[Stored items]

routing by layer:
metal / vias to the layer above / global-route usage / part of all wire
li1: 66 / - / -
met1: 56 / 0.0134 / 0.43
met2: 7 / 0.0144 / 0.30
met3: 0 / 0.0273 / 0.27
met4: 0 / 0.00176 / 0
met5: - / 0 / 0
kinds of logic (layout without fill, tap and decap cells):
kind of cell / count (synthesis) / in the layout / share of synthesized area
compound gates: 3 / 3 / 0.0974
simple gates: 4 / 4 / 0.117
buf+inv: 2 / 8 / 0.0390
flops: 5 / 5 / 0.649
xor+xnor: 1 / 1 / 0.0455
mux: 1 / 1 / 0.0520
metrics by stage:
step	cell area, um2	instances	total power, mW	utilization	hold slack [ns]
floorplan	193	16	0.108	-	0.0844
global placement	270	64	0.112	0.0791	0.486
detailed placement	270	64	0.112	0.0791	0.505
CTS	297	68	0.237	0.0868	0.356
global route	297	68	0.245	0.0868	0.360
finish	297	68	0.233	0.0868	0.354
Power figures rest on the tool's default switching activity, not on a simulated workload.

Exercise >>
From the records above, pull out each line that has "route".

Output >>
metal / vias to the layer above / global-route usage / part of all wire
global route	297	68	0.245	0.0868	0.360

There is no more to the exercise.